Transcribe the following entries word for word. End with the line where "mux2_2 | 402 | 4530" appears.

━━ Material to process ━━

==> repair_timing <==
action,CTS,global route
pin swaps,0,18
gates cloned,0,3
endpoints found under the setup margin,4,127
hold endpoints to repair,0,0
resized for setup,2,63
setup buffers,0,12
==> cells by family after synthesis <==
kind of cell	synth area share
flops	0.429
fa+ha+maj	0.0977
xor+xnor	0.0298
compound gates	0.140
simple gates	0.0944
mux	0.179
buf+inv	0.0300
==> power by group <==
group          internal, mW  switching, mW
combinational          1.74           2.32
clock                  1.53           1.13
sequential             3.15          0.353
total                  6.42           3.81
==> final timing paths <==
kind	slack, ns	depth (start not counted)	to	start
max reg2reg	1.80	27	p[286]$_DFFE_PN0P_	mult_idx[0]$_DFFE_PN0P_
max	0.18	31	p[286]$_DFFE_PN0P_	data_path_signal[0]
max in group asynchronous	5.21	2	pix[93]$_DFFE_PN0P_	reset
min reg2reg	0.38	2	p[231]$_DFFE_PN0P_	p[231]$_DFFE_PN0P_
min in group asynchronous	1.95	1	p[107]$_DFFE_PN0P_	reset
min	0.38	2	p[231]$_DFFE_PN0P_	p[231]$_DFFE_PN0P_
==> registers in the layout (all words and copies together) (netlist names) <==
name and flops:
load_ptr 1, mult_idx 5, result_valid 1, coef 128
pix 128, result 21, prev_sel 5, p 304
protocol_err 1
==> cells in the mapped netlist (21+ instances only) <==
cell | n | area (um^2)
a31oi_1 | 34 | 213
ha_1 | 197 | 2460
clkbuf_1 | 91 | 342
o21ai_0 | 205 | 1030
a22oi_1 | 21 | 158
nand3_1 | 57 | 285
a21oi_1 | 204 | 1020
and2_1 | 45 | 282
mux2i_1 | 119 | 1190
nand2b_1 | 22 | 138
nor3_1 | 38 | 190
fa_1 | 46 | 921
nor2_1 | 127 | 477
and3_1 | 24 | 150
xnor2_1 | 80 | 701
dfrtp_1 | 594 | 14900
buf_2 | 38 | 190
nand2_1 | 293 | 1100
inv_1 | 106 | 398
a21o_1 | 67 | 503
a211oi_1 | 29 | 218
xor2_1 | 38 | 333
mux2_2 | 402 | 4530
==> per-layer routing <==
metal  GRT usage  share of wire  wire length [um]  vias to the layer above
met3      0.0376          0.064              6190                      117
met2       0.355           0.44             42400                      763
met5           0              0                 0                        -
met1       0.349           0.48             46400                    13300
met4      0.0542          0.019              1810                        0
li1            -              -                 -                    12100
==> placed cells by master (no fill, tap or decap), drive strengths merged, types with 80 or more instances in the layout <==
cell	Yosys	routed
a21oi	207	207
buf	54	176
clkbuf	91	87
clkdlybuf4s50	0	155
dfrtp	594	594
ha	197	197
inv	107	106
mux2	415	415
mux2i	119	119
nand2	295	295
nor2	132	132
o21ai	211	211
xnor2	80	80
[src/rtl/irig_b_pkg.sv]
// Shared constants and types for the IRIG-B (B00x) transmit encoder:
// frame layout, marker positions, FSM states and symbol kinds.
package irig_b_pkg;

  localparam int FRAME_BITS  = 100;
  localparam int NUM_MARKERS = 11;
  localparam int MARKER_POS [NUM_MARKERS] = '{0, 9, 19, 29, 39, 49, 59, 69, 79, 89, 99};

  function automatic logic [FRAME_BITS-1:0] build_marker_mask();
    logic [FRAME_BITS-1:0] m;
    m = '0;
    for (int i = 0; i < NUM_MARKERS; i++) m[MARKER_POS[i]] = 1'b1;
    return m;
  endfunction

  localparam logic [FRAME_BITS-1:0] MARKER_MASK = build_marker_mask();

  // LSB-first bit offsets of each BCD digit / binary field within the frame
  localparam int SEC_UNITS_OFS  = 1;
  localparam int SEC_TENS_OFS   = 6;
  localparam int MIN_UNITS_OFS  = 10;
  localparam int MIN_TENS_OFS   = 15;
  localparam int HOUR_UNITS_OFS = 20;
  localparam int HOUR_TENS_OFS  = 25;
  localparam int DAY_UNITS_OFS  = 30;
  localparam int DAY_TENS_OFS   = 35;
  localparam int DAY_HUND_OFS   = 40;
  localparam int YEAR_UNITS_OFS = 50;
  localparam int YEAR_TENS_OFS  = 55;
  localparam int CTRL_LO_OFS    = 60;
  localparam int CTRL_HI_OFS    = 70;
  localparam int SBS_LO_OFS     = 80;
  localparam int SBS_HI_OFS     = 90;

  typedef enum logic [2:0] {IDLE, WAIT, LOAD, SYM, END} state_t;
  typedef enum logic [1:0] {SYM_P, SYM_1, SYM_0} sym_t;

  typedef struct packed {
    logic [6:0]  sec_bcd;
    logic [6:0]  min_bcd;
    logic [5:0]  hour_bcd;
    logic [9:0]  day_bcd;
    logic [7:0]  year_bcd;
    logic [17:0] ctrl;
    logic [16:0] sbs;
  } time_fields_t;

endpackage

[src/rtl/irig_b_tx_encoder_if.sv]
// Time-field write bus from the time-keeping core into the IRIG-B encoder.
interface irig_b_tx_encoder_if;
  logic        tm_wr;
  logic [6:0]  sec_bcd;
  logic [6:0]  min_bcd;
  logic [5:0]  hour_bcd;
  logic [9:0]  day_bcd;
  logic [7:0]  year_bcd;
  logic [17:0] ctrl;
  logic [16:0] sbs;

  modport master (output tm_wr, sec_bcd, min_bcd, hour_bcd, day_bcd, year_bcd, ctrl, sbs);
  modport slave  (input  tm_wr, sec_bcd, min_bcd, hour_bcd, day_bcd, year_bcd, ctrl, sbs);
endinterface

[src/rtl/irig_b_frame_map.sv]
// Combinational placement of the time/control fields into the 100 data bits
// of an IRIG-B frame; marker positions are left at 0 and handled by the top.
module irig_b_frame_map
  import irig_b_pkg::*;
(
  input  time_fields_t            fields,
  output logic [FRAME_BITS-1:0]   data
);

  always_comb begin
    // NOTE: default every bit first so no path through the block leaves data unassigned (no latch).
    data = '0;
    data[SEC_UNITS_OFS  +: 4] = fields.sec_bcd[3:0];
    data[SEC_TENS_OFS   +: 3] = fields.sec_bcd[6:4];
    data[MIN_UNITS_OFS  +: 4] = fields.min_bcd[3:0];
    data[MIN_TENS_OFS   +: 3] = fields.min_bcd[6:4];
    data[HOUR_UNITS_OFS +: 4] = fields.hour_bcd[3:0];
    data[HOUR_TENS_OFS  +: 2] = fields.hour_bcd[5:4];
    data[DAY_UNITS_OFS  +: 4] = fields.day_bcd[3:0];
    data[DAY_TENS_OFS   +: 4] = fields.day_bcd[7:4];
    data[DAY_HUND_OFS   +: 2] = fields.day_bcd[9:8];
    data[YEAR_UNITS_OFS +: 4] = fields.year_bcd[3:0];
    data[YEAR_TENS_OFS  +: 4] = fields.year_bcd[7:4];
    data[CTRL_LO_OFS    +: 9] = fields.ctrl[8:0];
    data[CTRL_HI_OFS    +: 9] = fields.ctrl[17:9];
    data[SBS_LO_OFS     +: 9] = fields.sbs[8:0];
    data[SBS_HI_OFS     +: 8] = fields.sbs[16:9];
  end

endmodule

[src/rtl/irig_b_tx_encoder.sv]
// IRIG-B B00x DC level-shift transmitter: latches live BCD time fields into a
// frame register and sends it as 100 PWM symbols, optionally aligned to 1PPS.
module irig_b_tx_encoder
  import irig_b_pkg::*;
#(
  parameter int CLKS_PER_BIT = 1_250_000,
  parameter int P_HIGH       = 1_000_000,
  parameter int ONE_HIGH     = 625_000,
  parameter int ZERO_HIGH    = 250_000,
  parameter int PPS_ALIGN    = 1
) (
  input  logic                clk,
  input  logic                rst_n,
  input  logic                en,
  input  logic                pps,
  irig_b_tx_encoder_if.slave  tm,
  output logic                bcode_out,
  output logic                frame_start,
  output logic [6:0]          bit_idx,
  output logic                busy,
  output logic                pps_miss
);

  localparam int                CNT_W       = $clog2(CLKS_PER_BIT);
  localparam logic [CNT_W-1:0]  CNT_LAST    = CNT_W'(CLKS_PER_BIT - 1);
  localparam logic [CNT_W-1:0]  P_HIGH_C    = CNT_W'(P_HIGH);
  localparam logic [CNT_W-1:0]  ONE_HIGH_C  = CNT_W'(ONE_HIGH);
  localparam logic [CNT_W-1:0]  ZERO_HIGH_C = CNT_W'(ZERO_HIGH);
  localparam logic [6:0]        LAST_BIT    = 7'(FRAME_BITS - 1);

  if (!(0 < ZERO_HIGH && ZERO_HIGH < ONE_HIGH && ONE_HIGH < P_HIGH && P_HIGH < CLKS_PER_BIT))
  begin : g_bad_symbol_timing
    $error("irig_b_tx_encoder: need 0 < ZERO_HIGH < ONE_HIGH < P_HIGH < CLKS_PER_BIT");
  end

  state_t                  state, state_nx;
  time_fields_t            shadow, wr_fields, load_fields;
  logic [FRAME_BITS-1:0]   frame, frame_nx;
  logic [CNT_W-1:0]        cnt, high_cnt;
  sym_t                    cur_sym;
  logic                    cnt_last;

  assign wr_fields = '{sec_bcd:  tm.sec_bcd,  min_bcd:  tm.min_bcd,
                       hour_bcd: tm.hour_bcd, day_bcd:  tm.day_bcd,
                       year_bcd: tm.year_bcd, ctrl:     tm.ctrl,
                       sbs:      tm.sbs};

  // A write landing in the LOAD clock must reach this frame, so bypass the shadow.
  assign load_fields = tm.tm_wr ? wr_fields : shadow;

  irig_b_frame_map u_frame_map (
    .fields (load_fields),
    .data   (frame_nx)
  );

  assign cnt_last = (cnt == CNT_LAST);
  assign busy     = (state == LOAD) || (state == SYM) || (state == END);

  always_comb begin
    cur_sym = SYM_0;
    if (MARKER_MASK[bit_idx]) cur_sym = SYM_P;
    else if (frame[bit_idx])  cur_sym = SYM_1;
  end

  always_comb begin
    case (cur_sym)
      SYM_P:   high_cnt = P_HIGH_C;
      SYM_1:   high_cnt = ONE_HIGH_C;
      default: high_cnt = ZERO_HIGH_C;
    endcase
  end

  always_ff @(posedge clk or negedge rst_n) begin
    // NOTE: sequential state uses non-blocking assignments so every register samples pre-edge values.
    if (!rst_n) state <= IDLE;
    else        state <= state_nx;
  end

  always_comb begin
    state_nx = state;
    case (state)
      IDLE: if (en) state_nx = (PPS_ALIGN != 0) ? WAIT : LOAD;
      WAIT: begin
        if (pps)      state_nx = LOAD;
        else if (!en) state_nx = IDLE;
      end
      LOAD: state_nx = SYM;
      SYM:  if (cnt_last && bit_idx == LAST_BIT) state_nx = END;
      END: begin
        if (!en)                 state_nx = IDLE;
        else if (PPS_ALIGN != 0) state_nx = WAIT;
        else                     state_nx = LOAD;
      end
      default: state_nx = IDLE;
    endcase
  end

  always_ff @(posedge clk or negedge rst_n) begin
    if (!rst_n) begin
      // NOTE: shadow and frame registers are reset explicitly; a frame sent before any tm_wr is all-zero data.
      shadow      <= '0;
      frame       <= '0;
      cnt         <= '0;
      bit_idx     <= '0;
      bcode_out   <= 1'b0;
      frame_start <= 1'b0;
      pps_miss    <= 1'b0;
    end else begin
      bcode_out   <= 1'b0;
      frame_start <= 1'b0;
      pps_miss    <= pps && busy;
      if (tm.tm_wr) shadow <= wr_fields;
      case (state)
        LOAD: begin
          frame   <= frame_nx;
          bit_idx <= '0;
          cnt     <= '0;
        end
        SYM: begin
          // Output lags cnt by one clock, so bit 0 rises two clocks after the pps edge.
          bcode_out   <= (cnt < high_cnt);
          frame_start <= (cnt == '0) && (bit_idx == '0);
          if (cnt_last) begin
            cnt <= '0;
            if (bit_idx != LAST_BIT) bit_idx <= bit_idx + 7'd1;
          end else begin
            cnt <= cnt + CNT_W'(1);
          end
        end
        default: ;
      endcase
    end
  end

endmodule

[src/flat_wrapper.sv]
// flat-port wrapper written by rule: the top's interface ports become plain ports
module irig_b_tx_encoder_flat import irig_b_pkg::*;
#(
  parameter int CLKS_PER_BIT = 1_250_000,
  parameter int P_HIGH       = 1_000_000,
  parameter int ONE_HIGH     = 625_000,
  parameter int ZERO_HIGH    = 250_000,
  parameter int PPS_ALIGN    = 1
)
  (clk, rst_n, en, pps, bcode_out, frame_start, bit_idx, busy, pps_miss, tm_tm_wr, tm_sec_bcd, tm_min_bcd, tm_hour_bcd, tm_day_bcd, tm_year_bcd, tm_ctrl, tm_sbs);
  irig_b_tx_encoder_if tm_i ();
  input  logic clk;
  input  logic rst_n;
  input  logic en;
  input  logic pps;
  output logic bcode_out;
  output logic frame_start;
  output logic [6:0] bit_idx;
  output logic busy;
  output logic pps_miss;
  input wire logic [$bits(tm_i.tm_wr)-1:0] tm_tm_wr;
  input wire logic [$bits(tm_i.sec_bcd)-1:0] tm_sec_bcd;
  input wire logic [$bits(tm_i.min_bcd)-1:0] tm_min_bcd;
  input wire logic [$bits(tm_i.hour_bcd)-1:0] tm_hour_bcd;
  input wire logic [$bits(tm_i.day_bcd)-1:0] tm_day_bcd;
  input wire logic [$bits(tm_i.year_bcd)-1:0] tm_year_bcd;
  input wire logic [$bits(tm_i.ctrl)-1:0] tm_ctrl;
  input wire logic [$bits(tm_i.sbs)-1:0] tm_sbs;
  assign tm_i.tm_wr = tm_tm_wr;
  assign tm_i.sec_bcd = tm_sec_bcd;
  assign tm_i.min_bcd = tm_min_bcd;
  assign tm_i.hour_bcd = tm_hour_bcd;
  assign tm_i.day_bcd = tm_day_bcd;
  assign tm_i.year_bcd = tm_year_bcd;
  assign tm_i.ctrl = tm_ctrl;
  assign tm_i.sbs = tm_sbs;
  irig_b_tx_encoder #(.CLKS_PER_BIT(CLKS_PER_BIT), .P_HIGH(P_HIGH), .ONE_HIGH(ONE_HIGH), .ZERO_HIGH(ZERO_HIGH), .PPS_ALIGN(PPS_ALIGN)) u_core (.clk(clk), .rst_n(rst_n), .en(en), .pps(pps), .tm(tm_i), .bcode_out(bcode_out), .frame_start(frame_start), .bit_idx(bit_idx), .busy(busy), .pps_miss(pps_miss));
endmodule
[config.mk]
export PLATFORM = sky130hd
export DESIGN_NAME = irig_b_tx_encoder_flat
export DESIGN_NICKNAME = d
export VERILOG_FILES = /design/src/rtl/irig_b_pkg.sv /design/src/rtl/irig_b_tx_encoder_if.sv /design/src/rtl/irig_b_frame_map.sv /design/src/rtl/irig_b_tx_encoder.sv /design/src/flat_wrapper.sv
export SDC_FILE = /design/constraint.sdc
export NUM_CORES = 1
export LEC_CHECK = 0
export CAP_MARGIN = 20
export CORE_UTILIZATION = 51
export DETAILED_ROUTE_END_ITERATION = 10
export MAX_ROUTING_LAYER = met4
export PLACE_DENSITY = 0.75
export RECOVER_POWER = 25
export SYNTH_ARGS = -nofsm -noshare
export SYNTH_HDL_FRONTEND = slang
export SYNTH_SLANG_ARGS = --single-unit
[constraint.sdc]
create_clock -name clk -period 3.4 [get_ports clk]
set_input_delay 0.51 -clock clk [delete_from_list [all_inputs] [get_ports clk]]
set_output_delay 0.51 -clock clk [all_outputs]
set_load 0.02 [all_outputs]
## Yosys cells after proc, flatten, opt, wreduce, memory -nomap -nowiden

Memory sizes are Yosys's and may differ from the RTL's.
Index checks and enable logic that the tools add are counted.

- Bits in read-only memories: 128
- Output and inout bits: 11
- Memories kept: 1
- Flip-flop bits (word level): 180

- Equality and inequality tests: 13
- Add/subtract/negate cells: 2
- Magnitude comparators: 2
- Reductions and logical operators: 12
- Muxes and demuxes: 20

Memories:

| name | words | width | rd ports | clocked after Yosys merged registers in | write ports | RTL line | text |
|---|---|---|---|---|---|---|---|
| (no name shown) | 128 | 1 | 1 | 0 | 0 | irig_b_tx_encoder.sv:61 | `if (MARKER_MASK[bit_idx]) cur_sym = SYM_P;` |

Operators with widths:

| kind | number |
|---|---|
| $mux W73 | 1 |
| $pmux W21 S2 | 1 |
| $pmux W20 S2 | 1 |
| $add A21 B1 Y21 const B | 1 |
| $eq A21 B21 Y1 const B | 1 |
| $logic_not A21 Y1 | 1 |
| $lt A21 B20 Y1 | 1 |
| $mux W21 | 1 |
| $pmux W3 S5 | 1 |
| $mux W7 | 2 |
| $pmux W7 S2 | 1 |
| $mux W3 | 4 |
| $lt A7 B8 Y1 const B | 1 |
| $add A7 B1 Y7 const B | 1 |
| $bmux W1 S7 | 1 |
| $eq A7 B7 Y1 const B | 1 |
| $logic_not A7 Y1 | 1 |
| $ne A7 B7 Y1 const B | 1 |
| $eq A3 B2 Y1 const B | 2 |
| $ne A2 B2 Y1 const B | 3 |
| $reduce_and A3 Y1 | 2 |
| $mux W1 | 5 |
| $mux W2 | 2 |
| $eq A3 B1 Y1 const B | 1 |
| other kinds (9) | 12 |

## Depth between registers and ports, before layout

- Depth after elaboration: 8
- Gate-level depth with buffers: 18
- Mapped depth without buffers: 15

## Hierarchy

A second synthesis with hierarchy kept.

- Cell total of the unflattened synthesis: 825
- Area, all modules: 10446.3 µm²

By module, submodules not included:

| module | times used | cells an instance | area each (µm²) | seq. area each (µm²) |
|---|---|---|---|---|
| irig_b_tx_encoder | 1 | 724 | 9691.8 | 5180.0 |
| irig_b_frame_map | 1 | 101 | 754.5 | 0.0 |

## Worst setup path after synthesis

OpenSTA, ideal clock, no wires.

- Path type: register to register
- Start: reg u_core.bit_idx[1]
- End: reg u_core.bcode_out
- Path buffers: 3
- Arrival: 3516 ps
- Period minus slack after synthesis: 3637 ps
- Setup slack: -237 ps
- Cell stages (with the launch flop): 18
- Setup time: 120 ps
- Cells stage by stage: dfrtp_1 buf_6 buf_2 buf_4 inv_1 ha_1 a22o_1 a211oi_1 a211oi_1 a31oi_1 nand2_1 ha_1 o21ai_0 o21ai_0 o2111ai_1 a31o_2 nor3b_1 a41o_1

- Cells in the longest elaborated chain, start to end: 8

Ends and longest elaborated chain:

| what | RTL line | text |
|---|---|---|
| from (decl) | irig_b_tx_encoder.sv:19 | `output logic [6:0] bit_idx,` |
| from (signal assigned) | irig_b_tx_encoder.sv:125 | `if (bit_idx != LAST_BIT) bit_idx <= bit_idx + 7'd1;` |
| $bmux W1 S7 | irig_b_tx_encoder.sv:62 | `else if (frame[bit_idx]) cur_sym = SYM_1;` |
| $mux W1 (not written as such) | irig_b_tx_encoder.sv:62 |  |
| $mux W2 | irig_b_tx_encoder.sv:62 |  |
| $mux W2 * | irig_b_tx_encoder.sv:61 |  |
| $eq A2 B1 Y1 / $logic_not A2 Y1 (equally long branches) | irig_b_tx_encoder.sv:66 | `case (cur_sym)` |
| $pmux W20 S2 * | irig_b_tx_encoder.sv:66 |  |
| $lt A21 B20 Y1 * | irig_b_tx_encoder.sv:121 | `bcode_out <= (cnt < high_cnt);` |
| $mux W1 * | irig_b_tx_encoder.sv:113 | `case (state)` |
| to (signal assigned) | irig_b_tx_encoder.sv:121 |  |
| to (decl) | irig_b_tx_encoder.sv:17 | `output logic bcode_out,` |

Mark *: on every way between the ends. The rest lies on a longest branch, timed or not. The select of a mux whose other input is x is not followed.
A chain may end at the register's enable or synchronous reset.

## Worst setup path after layout

Same ends and word-level chain as after synthesis.

==> flow_metrics.py <==
metrics = {
    "finish": {
        "syn_to_final_growth_pct": 24.2,
        "antenna_cells": 0,
        "final_area_um2": 10500,
        "final_core_util": 0.656,
        "final_cells": 1011,
        "drive_above_1_share": 0.319,
        "nets": 880,
        "fill_cells": 1155,
    },
    "timing": {
        "tns_ns": -0.155,
        "slew_headroom": -0.456,
        "post-route-period-util": 1.05,
        "worst_slack_ns": -0.155,
        "period_minus_slack_ns": 3.56,
        "holdWs_ns": 0.486,
        "fin_skew_ns": 0.00857,
        "report.final.slew_viol_count": 91,
        "fmax_ghz": 0.281,
        "rsz0062_at_grt": "yes",
        "final-setup-viol-count": 1,
        "worst_pin_slew_ns": 2.18,
        "hold_viol_final": 0,
    },
    "die": {
        "io_pins": 89,
        "die_area_um2": 17100,
        "initial_core_util": 0.528,
        "die_w_um": 131,
        "dieHeight_um": 131,
        "core_um2": 16000,
        "rows": 46,
    },
    "pwr": {
        "finalPower_mw": 5.77,
        "leakagePower_nw": 4.52,
        "worst_ir_drop_vdd_v": 0.000359,
        "power_density_nw_per_um2": 550,
    },
    "synthesis": {
        "synth.net_count": 766,
        "synth_top_area_share": 0.533,
        "syn_area_um2": 8450,
        "yosys_warnings": 0,
        "yosys-top-cells-area": "dfrtp_1, mux2_2, ha_1",
        "ys_ff_latch": 180,
        "synth_area_leader_cell": "dfrtp_1",
        "ys_seq_area_frac": 0.533,
        "netlist_instances": 668,
        "synth-edff-count": 0,
        "avgSynthCellArea_um2": 12.6,
        "synth_ff_type": "dfrtp_1",
        "synthArstFlopShare": 1.00,
        "synth_cell_types": 63,
    },
    "worst_setup_path": {
        "criticalPathCategory": "flop to flop",
        "path_max_fanout": 6,
        "worstPathArrival_ns": 3.88,
        "crit_path_end_kind": "flop",
        "critical_path_required_ns": 3.73,
        "start_kind": "flop",
    },
    "clocking": {
        "cts_hold_buf": 0,
        "clk_latency_ns": 0.44,
        "cts_sinks": 180,
        "ctsHtreeMaxLevel": 4,
        "root_buffer": "clkbuf_16",
        "cts_tree": "yes",
        "cts_max_path_buffers": 2,
        "clk_pin_slew_worst_paths_ns": 0.07,
        "cts_buffers": 17,
    },
    "drt": {
        "ant_nets": 0,
        "drt_pass1_iterations": 5,
        "post_drt_wl_per_cell_um": 18.4,
        "finalWirelength_um": 18600,
        "vias_per_cell": 5.73,
        "drt_iter0_drc": 470,
        "vias": 5792,
        "route.detailed.drc": 0,
    },
    "outcome": {
        "status": "finished, violations left",
        "failed_checks": "max-capacitance violations, max-slew violations, negative setup slack",
    },
    "global_routing": {
        "antenna_found_initial": 0,
        "grt_usage": 0.241,
        "grt_pass1_vias": 6039,
        "grt_first_pass_wirelength_um": 30300,
        "grt_max_degree": 91,
        "grt_remaining_overflow": 0,
    },
    "placed_design": {
        "placed_cell_area_um2": 9740,
        "io_buffers": 88,
        "place_inst": 971,
        "dpl.hpwl_um": 13100,
        "gp_congestion": 0.943,
        "pre_cts_slack_ns": -0.343,
    },
    "worst_hold_path": {
        "hp-class": "flop to flop",
    },
    "flow_run": {
        "max-cap-violations": 1,
    },
}
==> routing by layer <==
layer / share of wire / track usage / vias to the layer above
li1: - / - / 2668
met2: 0.50 / 0.387 / 187
met3: 0.046 / 0.0456 / 51
met4: 0.030 / 0.106 / 0
met1: 0.43 / 0.297 / 2886
met5: 0 / - / -
==> cell usage after synthesis (all sizes together), types with 3 or more instances <==
cell type / number
nand3: 17
nand2b: 4
o211ai: 3
dfrtp: 180
o31ai: 7
buf: 9
nor2b: 10
and2: 6
o21ai: 29
nor3b: 4
and4: 5
mux4: 4
a211oi: 6
a221o: 4
nor2: 21
nor4: 7
and3: 8
mux2: 154
mux2i: 18
nand4: 6
a21oi: 9
clkbuf: 28
a22o: 3
ha: 20
a31oi: 9
xnor2: 7
xor2: 8
nor3: 8
nand2: 32
inv: 15
==> critical path: stages, from the launching register on <==
cell and delay, ns:
dfrtp_2 0.41, buf_4 0.17, mux2i_1 0.11, mux4_2 0.48
a221o_1 0.34, a311oi_2 0.25, a41o_2 0.22, nor2b_2 0.07
ha_1 0.32, a211oi_1 0.09, o21ai_1 0.21, o2111ai_2 0.14
a31o_2 0.23, nor3b_2 0.16, a41o_1 0.23
==> cell type report <==
| class | instances | area, um2 | share of cell area |
|---|---|---|---|
| flip-flops and latches | 180 | 4510 | 0.430 |
| inverters | 15 | 56.3 | 0.00537 |
| multi-input cells | 436 | 3830 | 0.365 |
| repair buffers | 132 | 1230 | 0.117 |
| clock buffers | 19 | 453 | 0.0432 |
| clock inverters | 13 | 148 | 0.0141 |
| well taps | 216 | 270 | 0.0258 |
==> where the power goes <==
group	leakage (nW)	internal (mW)	switching, mW	total, mW
Combinational	1.97	0.554	0.358	0.912
Clock	0.294	1.13	0.854	1.99
Sequential	2.26	2.58	0.294	2.87
==> what timing repair did <==
item                       4_1_cts  5_1_grt
pin swaps                       11        4
resized for setup               12        7
setup buffers                    7        0
setup endpoints to repair        1        1
==> cells by family (layout without fill, tap and decap cells) <==
| family | count (synthesis) | after routing | share of synthesized area |
|---|---|---|---|
| buffers and inverters | 52 | 179 | 0.0270 |
| adders and majority gates | 20 | 20 | 0.0296 |
| and+or+nand+nor | 137 | 137 | 0.0868 |
| muxes | 176 | 176 | 0.238 |
| AOI/OAI and AO/OA | 88 | 88 | 0.0699 |
| DFF | 180 | 180 | 0.533 |
| xor gates and xnor gates | 15 | 15 | 0.0155 |
==> worst paths after layout <==
check	startpoint	end	slack, ns	depth (start not counted)
worst max register to register	u_core.bit_idx[1]	u_core.bcode_out	-0.16	14
worst min-delay path	u_core.shadow[17]	u_core.shadow[17]	0.49	1
worst max-delay path	u_core.bit_idx[1]	u_core.bcode_out	-0.16	14
min in group asynchronous	rst_n	u_core.shadow[72]	0.71	1
worst min register to register	u_core.shadow[17]	u_core.shadow[17]	0.49	1
max in group asynchronous	rst_n	u_core.bit_idx[1]	1.28	1
==> sequential cells by signal, indices dropped and copies added (netlist names) <==
signal	count
u_core.pps_miss	1
u_core.cnt	21
u_core.state	3
u_core.shadow	73
u_core.bcode_out	1
u_core.frame	73
u_core.frame_start	1
u_core.bit_idx	7
==> cell usage in the layout, fill, tap and decap left out, types with 3 or more instances in the layout <==
cell | netlist | final
a211oi_1 | 6 | 4
a21oi_1 | 8 | 8
a221o_1 | 4 | 4
a22o_1 | 3 | 3
a31oi_1 | 9 | 8
and2_1 | 6 | 5
and3_1 | 8 | 8
and4_1 | 5 | 5
buf_4 | 1 | 39
buf_6 | 1 | 4
clkbuf_16 | 0 | 17
clkdlybuf4s50_1 | 0 | 86
clkinv_2 | 0 | 3
dfrtp_1 | 180 | 178
ha_1 | 20 | 17
ha_4 | 0 | 3
inv_1 | 14 | 13
mux2_1 | 0 | 4
mux2_2 | 153 | 149
mux2i_1 | 18 | 18
mux4_2 | 3 | 3
nand2_1 | 32 | 31
nand2b_1 | 4 | 3
nand3_1 | 17 | 17
nand4_1 | 6 | 6
nor2_1 | 21 | 20
nor2b_1 | 10 | 9
nor3_1 | 8 | 8
nor4_1 | 7 | 7
o211ai_1 | 3 | 3
o21ai_0 | 29 | 27
o31ai_1 | 7 | 7
xnor2_1 | 7 | 7
xor2_1 | 8 | 8
(Power assumes the default switching activity.)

━━━

• Answer below:
==> repair_timing <==
action,CTS,global route
pin swaps,0,18
gates cloned,0,3
endpoints found under the setup margin,4,127
hold endpoints to repair,0,0
resized for setup,2,63
setup buffers,0,12
==> cells by family after synthesis <==
kind of cell	synth area share
flops	0.429
fa+ha+maj	0.0977
xor+xnor	0.0298
compound gates	0.140
simple gates	0.0944
mux	0.179
buf+inv	0.0300
==> power by group <==
group          internal, mW  switching, mW
combinational          1.74           2.32
clock                  1.53           1.13
sequential             3.15          0.353
total                  6.42           3.81
==> final timing paths <==
kind	slack, ns	depth (start not counted)	to	start
max reg2reg	1.80	27	p[286]$_DFFE_PN0P_	mult_idx[0]$_DFFE_PN0P_
max	0.18	31	p[286]$_DFFE_PN0P_	data_path_signal[0]
max in group asynchronous	5.21	2	pix[93]$_DFFE_PN0P_	reset
min reg2reg	0.38	2	p[231]$_DFFE_PN0P_	p[231]$_DFFE_PN0P_
min in group asynchronous	1.95	1	p[107]$_DFFE_PN0P_	reset
min	0.38	2	p[231]$_DFFE_PN0P_	p[231]$_DFFE_PN0P_
==> registers in the layout (all words and copies together) (netlist names) <==
name and flops:
load_ptr 1, mult_idx 5, result_valid 1, coef 128
pix 128, result 21, prev_sel 5, p 304
protocol_err 1
==> cells in the mapped netlist (21+ instances only) <==
cell | n | area (um^2)
a31oi_1 | 34 | 213
ha_1 | 197 | 2460
clkbuf_1 | 91 | 342
o21ai_0 | 205 | 1030
a22oi_1 | 21 | 158
nand3_1 | 57 | 285
a21oi_1 | 204 | 1020
and2_1 | 45 | 282
mux2i_1 | 119 | 1190
nand2b_1 | 22 | 138
nor3_1 | 38 | 190
fa_1 | 46 | 921
nor2_1 | 127 | 477
and3_1 | 24 | 150
xnor2_1 | 80 | 701
dfrtp_1 | 594 | 14900
buf_2 | 38 | 190
nand2_1 | 293 | 1100
inv_1 | 106 | 398
a21o_1 | 67 | 503
a211oi_1 | 29 | 218
xor2_1 | 38 | 333
mux2_2 | 402 | 4530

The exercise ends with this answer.